━━━━━ Input
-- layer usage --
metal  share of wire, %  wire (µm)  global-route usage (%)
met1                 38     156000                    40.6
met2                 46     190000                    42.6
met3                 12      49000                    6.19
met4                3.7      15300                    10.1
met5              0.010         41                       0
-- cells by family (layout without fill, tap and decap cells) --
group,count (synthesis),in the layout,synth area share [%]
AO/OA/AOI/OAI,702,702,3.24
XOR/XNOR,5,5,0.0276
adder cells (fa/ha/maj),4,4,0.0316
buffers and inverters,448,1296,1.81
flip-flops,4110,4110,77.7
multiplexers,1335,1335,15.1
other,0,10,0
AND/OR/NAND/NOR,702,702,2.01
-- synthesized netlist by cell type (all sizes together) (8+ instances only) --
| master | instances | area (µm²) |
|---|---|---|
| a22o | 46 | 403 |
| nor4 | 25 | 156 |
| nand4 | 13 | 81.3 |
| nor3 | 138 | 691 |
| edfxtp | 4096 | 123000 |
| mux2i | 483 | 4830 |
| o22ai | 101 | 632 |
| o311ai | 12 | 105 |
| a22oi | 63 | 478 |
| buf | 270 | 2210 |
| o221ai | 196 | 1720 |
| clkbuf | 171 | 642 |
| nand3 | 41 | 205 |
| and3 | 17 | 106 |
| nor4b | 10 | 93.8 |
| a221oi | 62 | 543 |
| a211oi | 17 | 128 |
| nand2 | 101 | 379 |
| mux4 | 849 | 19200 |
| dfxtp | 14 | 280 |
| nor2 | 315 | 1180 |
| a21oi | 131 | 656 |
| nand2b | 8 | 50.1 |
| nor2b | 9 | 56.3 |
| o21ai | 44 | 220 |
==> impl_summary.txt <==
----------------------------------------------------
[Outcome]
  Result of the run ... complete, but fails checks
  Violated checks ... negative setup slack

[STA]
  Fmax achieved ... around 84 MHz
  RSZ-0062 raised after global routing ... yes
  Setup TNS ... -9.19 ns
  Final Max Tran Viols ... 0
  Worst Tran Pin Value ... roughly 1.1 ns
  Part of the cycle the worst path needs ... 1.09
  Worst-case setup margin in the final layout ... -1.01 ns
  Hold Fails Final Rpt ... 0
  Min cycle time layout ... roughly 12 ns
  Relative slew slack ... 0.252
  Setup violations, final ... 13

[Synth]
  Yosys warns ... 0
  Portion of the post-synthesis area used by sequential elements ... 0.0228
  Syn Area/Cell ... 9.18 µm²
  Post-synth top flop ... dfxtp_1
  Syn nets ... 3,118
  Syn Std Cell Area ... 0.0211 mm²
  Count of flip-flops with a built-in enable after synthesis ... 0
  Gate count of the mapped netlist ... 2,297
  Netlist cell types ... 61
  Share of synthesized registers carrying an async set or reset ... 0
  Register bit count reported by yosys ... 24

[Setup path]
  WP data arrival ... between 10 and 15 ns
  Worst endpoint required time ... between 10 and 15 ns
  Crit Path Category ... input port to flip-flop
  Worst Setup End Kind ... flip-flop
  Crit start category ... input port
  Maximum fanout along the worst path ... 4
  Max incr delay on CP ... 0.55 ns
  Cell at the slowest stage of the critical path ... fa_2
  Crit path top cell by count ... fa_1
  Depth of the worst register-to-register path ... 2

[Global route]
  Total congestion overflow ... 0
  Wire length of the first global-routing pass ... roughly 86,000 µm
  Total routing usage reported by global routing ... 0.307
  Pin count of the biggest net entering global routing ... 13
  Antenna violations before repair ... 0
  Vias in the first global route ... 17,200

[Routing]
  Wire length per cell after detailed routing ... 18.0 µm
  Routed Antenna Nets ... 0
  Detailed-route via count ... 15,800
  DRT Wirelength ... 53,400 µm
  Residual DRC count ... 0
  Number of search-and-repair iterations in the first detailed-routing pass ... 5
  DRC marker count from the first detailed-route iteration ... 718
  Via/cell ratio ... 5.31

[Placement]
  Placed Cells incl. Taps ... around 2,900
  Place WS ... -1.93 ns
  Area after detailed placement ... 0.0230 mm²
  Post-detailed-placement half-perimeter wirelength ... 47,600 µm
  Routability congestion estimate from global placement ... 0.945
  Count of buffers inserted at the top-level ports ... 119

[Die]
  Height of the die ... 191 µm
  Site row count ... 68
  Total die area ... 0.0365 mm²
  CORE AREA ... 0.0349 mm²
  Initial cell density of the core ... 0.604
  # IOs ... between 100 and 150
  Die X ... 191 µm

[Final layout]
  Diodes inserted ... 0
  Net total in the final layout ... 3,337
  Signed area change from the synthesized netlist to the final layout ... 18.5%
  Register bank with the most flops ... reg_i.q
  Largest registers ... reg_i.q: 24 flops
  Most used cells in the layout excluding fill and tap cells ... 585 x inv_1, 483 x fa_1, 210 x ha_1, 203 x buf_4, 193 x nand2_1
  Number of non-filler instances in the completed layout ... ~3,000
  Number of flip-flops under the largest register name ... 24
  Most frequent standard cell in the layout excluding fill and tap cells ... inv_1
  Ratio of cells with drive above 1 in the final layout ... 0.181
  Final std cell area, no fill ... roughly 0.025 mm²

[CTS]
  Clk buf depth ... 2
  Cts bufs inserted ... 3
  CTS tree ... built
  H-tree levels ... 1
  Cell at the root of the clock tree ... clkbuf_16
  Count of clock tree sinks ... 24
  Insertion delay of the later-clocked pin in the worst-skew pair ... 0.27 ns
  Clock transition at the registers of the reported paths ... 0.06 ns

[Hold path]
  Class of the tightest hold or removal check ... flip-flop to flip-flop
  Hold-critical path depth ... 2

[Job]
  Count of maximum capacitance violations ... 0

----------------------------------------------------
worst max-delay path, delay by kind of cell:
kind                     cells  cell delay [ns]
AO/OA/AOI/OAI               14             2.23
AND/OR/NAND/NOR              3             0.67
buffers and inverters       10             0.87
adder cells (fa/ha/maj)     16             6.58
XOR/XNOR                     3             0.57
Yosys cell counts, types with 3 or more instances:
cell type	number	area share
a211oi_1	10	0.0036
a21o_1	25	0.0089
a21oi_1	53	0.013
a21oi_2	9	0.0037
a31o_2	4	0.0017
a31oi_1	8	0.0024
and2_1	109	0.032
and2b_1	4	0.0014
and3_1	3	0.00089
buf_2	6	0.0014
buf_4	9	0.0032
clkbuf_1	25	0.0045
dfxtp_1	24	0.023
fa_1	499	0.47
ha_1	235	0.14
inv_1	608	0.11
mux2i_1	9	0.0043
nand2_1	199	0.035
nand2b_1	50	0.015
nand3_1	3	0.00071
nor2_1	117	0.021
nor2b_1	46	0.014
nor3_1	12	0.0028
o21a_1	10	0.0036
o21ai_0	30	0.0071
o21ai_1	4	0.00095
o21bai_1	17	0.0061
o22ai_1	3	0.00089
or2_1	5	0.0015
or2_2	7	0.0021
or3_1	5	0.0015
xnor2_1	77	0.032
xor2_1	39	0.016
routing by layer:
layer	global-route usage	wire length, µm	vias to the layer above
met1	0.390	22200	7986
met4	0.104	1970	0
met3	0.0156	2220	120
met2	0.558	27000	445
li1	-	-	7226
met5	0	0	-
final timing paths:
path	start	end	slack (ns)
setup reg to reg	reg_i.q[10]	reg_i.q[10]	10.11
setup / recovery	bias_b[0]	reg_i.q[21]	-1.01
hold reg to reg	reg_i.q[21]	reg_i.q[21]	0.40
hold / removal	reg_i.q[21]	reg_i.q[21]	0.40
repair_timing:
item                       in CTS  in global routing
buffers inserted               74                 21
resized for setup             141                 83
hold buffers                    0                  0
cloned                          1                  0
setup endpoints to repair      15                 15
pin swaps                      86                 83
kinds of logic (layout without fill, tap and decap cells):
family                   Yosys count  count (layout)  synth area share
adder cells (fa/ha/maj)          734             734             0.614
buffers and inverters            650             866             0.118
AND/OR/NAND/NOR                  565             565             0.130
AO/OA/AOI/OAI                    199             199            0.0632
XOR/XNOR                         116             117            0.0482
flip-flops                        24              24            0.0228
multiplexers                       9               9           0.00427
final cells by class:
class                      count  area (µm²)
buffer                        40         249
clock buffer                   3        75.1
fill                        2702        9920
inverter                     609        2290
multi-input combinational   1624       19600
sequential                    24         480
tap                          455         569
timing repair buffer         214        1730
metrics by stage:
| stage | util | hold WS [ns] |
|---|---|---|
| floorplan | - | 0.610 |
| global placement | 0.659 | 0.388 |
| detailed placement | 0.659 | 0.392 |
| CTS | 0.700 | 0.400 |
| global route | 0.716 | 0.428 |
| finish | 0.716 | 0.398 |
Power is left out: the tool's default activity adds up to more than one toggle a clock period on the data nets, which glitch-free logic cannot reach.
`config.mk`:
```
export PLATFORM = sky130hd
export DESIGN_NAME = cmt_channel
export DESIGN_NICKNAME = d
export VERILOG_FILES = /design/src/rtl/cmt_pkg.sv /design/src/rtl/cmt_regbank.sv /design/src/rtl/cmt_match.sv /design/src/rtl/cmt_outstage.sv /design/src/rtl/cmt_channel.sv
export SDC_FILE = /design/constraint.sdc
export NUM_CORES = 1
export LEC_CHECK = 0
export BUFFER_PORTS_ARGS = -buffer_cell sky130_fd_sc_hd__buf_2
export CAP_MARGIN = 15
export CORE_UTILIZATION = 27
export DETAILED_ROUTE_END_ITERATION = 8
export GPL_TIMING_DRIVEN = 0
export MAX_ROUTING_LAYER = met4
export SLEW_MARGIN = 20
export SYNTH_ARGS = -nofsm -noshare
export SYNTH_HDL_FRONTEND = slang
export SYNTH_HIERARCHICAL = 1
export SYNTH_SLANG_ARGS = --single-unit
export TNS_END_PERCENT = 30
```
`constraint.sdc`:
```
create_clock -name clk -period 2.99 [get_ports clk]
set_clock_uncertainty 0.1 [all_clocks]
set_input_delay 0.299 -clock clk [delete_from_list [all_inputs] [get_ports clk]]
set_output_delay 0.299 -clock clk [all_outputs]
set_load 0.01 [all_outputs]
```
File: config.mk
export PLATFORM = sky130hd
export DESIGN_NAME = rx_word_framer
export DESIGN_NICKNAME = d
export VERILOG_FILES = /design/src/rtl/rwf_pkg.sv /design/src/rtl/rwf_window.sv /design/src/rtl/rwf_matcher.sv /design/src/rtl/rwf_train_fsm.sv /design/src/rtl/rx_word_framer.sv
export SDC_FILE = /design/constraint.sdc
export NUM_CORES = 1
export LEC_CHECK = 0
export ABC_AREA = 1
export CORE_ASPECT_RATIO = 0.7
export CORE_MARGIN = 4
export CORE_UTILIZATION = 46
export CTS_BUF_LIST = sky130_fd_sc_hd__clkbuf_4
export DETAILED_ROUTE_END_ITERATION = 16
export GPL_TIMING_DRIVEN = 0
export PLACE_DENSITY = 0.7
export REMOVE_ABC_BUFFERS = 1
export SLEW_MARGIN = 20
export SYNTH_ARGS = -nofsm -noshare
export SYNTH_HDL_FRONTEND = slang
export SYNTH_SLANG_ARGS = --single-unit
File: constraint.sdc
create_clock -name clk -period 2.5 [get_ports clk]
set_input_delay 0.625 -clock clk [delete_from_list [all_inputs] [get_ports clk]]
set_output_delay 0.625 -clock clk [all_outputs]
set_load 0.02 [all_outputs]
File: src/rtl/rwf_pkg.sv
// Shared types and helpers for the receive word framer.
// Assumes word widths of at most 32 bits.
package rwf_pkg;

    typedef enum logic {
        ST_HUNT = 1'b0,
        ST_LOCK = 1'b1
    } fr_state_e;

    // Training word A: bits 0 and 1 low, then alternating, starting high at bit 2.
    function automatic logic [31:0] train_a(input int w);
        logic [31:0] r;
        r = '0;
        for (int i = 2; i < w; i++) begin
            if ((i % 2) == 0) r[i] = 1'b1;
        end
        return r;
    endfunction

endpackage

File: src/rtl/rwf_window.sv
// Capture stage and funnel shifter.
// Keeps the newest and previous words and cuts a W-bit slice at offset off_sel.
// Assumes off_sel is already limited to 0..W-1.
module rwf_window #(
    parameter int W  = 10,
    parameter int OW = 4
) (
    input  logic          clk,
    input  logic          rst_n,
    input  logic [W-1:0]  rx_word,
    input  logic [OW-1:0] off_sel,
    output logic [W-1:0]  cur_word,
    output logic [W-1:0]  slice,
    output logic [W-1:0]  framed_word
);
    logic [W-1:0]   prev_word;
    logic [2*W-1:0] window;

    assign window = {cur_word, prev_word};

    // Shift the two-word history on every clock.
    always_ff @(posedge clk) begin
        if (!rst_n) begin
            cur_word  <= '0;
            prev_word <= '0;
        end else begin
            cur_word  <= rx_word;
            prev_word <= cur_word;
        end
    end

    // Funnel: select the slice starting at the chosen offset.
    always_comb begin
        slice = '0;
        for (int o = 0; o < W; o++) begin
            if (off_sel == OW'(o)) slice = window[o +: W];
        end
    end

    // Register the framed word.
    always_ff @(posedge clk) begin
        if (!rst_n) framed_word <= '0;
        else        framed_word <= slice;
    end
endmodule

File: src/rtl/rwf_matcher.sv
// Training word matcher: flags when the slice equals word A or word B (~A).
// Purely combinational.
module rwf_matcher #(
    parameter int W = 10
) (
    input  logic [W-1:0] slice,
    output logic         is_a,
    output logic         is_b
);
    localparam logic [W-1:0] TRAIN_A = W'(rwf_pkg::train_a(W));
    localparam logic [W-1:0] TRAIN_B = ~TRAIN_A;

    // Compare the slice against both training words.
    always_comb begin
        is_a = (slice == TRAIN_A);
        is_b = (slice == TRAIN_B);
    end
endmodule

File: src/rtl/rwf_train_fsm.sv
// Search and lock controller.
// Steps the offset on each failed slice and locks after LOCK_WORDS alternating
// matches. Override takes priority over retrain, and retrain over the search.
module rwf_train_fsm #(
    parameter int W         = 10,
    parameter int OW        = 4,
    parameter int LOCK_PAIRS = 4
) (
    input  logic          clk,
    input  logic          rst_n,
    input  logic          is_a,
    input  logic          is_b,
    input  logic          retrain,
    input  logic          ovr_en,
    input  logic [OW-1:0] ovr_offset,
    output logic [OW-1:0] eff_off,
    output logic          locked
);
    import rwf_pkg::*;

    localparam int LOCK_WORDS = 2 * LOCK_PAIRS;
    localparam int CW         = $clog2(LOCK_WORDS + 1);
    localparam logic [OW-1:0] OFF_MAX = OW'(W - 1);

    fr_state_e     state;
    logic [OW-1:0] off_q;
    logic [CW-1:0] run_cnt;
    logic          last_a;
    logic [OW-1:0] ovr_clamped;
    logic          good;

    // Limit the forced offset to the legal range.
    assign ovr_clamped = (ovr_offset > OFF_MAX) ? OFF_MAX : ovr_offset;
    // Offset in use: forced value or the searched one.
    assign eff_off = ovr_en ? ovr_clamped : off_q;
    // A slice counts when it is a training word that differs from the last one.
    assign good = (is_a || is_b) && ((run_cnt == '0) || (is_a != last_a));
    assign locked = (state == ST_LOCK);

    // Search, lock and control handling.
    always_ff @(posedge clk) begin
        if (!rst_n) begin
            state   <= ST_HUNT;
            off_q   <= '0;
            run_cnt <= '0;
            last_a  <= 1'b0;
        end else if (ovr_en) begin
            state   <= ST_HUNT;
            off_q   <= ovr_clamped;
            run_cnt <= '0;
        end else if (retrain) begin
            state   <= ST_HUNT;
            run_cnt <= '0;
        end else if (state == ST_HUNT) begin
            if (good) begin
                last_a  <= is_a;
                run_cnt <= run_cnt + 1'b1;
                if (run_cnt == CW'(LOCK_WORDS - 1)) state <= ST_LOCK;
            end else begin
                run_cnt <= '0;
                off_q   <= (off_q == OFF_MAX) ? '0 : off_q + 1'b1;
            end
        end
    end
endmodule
━━━━━━━━━━
━━━━━ Input
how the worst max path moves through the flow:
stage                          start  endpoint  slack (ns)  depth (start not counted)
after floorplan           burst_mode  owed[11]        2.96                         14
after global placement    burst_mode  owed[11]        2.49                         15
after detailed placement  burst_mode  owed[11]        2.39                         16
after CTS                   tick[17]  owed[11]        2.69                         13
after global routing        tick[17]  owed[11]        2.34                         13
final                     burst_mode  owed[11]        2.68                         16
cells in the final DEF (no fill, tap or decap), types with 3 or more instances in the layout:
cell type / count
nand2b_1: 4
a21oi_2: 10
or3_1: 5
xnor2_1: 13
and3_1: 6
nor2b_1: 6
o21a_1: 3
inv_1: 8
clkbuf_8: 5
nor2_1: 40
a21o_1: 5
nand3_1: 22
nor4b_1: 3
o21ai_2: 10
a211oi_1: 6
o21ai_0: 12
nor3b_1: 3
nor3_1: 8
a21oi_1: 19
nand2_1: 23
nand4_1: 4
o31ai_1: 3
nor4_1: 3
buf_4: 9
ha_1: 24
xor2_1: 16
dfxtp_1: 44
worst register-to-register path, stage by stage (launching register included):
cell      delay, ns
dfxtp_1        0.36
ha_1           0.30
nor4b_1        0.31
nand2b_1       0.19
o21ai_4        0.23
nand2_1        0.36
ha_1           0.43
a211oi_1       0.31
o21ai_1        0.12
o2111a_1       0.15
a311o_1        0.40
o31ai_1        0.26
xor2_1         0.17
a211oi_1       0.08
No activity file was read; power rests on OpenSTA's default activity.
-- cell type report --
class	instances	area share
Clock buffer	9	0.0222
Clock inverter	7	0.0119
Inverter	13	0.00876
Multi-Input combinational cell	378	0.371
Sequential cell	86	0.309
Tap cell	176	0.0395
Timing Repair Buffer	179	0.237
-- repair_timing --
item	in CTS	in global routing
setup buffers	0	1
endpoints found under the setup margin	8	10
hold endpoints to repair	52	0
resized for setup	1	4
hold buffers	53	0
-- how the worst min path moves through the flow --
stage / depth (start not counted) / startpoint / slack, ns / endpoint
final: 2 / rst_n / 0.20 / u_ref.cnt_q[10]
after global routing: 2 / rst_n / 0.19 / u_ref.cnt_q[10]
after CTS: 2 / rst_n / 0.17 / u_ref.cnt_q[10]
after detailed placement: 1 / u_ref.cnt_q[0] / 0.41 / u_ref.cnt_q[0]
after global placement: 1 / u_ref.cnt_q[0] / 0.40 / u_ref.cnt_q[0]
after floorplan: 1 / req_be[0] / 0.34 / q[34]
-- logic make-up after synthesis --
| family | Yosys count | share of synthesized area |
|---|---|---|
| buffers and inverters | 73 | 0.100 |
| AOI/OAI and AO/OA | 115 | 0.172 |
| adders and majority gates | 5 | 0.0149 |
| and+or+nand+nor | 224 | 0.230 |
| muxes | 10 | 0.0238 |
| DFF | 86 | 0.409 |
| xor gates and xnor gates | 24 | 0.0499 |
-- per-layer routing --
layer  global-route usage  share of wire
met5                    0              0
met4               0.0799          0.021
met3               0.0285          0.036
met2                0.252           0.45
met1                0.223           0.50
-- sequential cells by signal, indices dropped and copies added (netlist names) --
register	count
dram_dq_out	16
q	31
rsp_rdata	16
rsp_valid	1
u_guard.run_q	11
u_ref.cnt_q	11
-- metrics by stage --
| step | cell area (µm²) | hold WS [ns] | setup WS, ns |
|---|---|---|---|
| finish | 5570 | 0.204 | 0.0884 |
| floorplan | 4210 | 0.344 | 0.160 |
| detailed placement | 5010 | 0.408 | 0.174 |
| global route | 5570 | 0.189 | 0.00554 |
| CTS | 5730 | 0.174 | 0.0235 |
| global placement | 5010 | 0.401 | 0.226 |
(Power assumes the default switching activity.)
━━━━━━━━━━
**Task brief:**
Each line above that holds the string "paths" should be copied and shown.

**Answer for this exercise:**
  Clock transition at the registers of the reported paths ... 0.06 ns
final timing paths:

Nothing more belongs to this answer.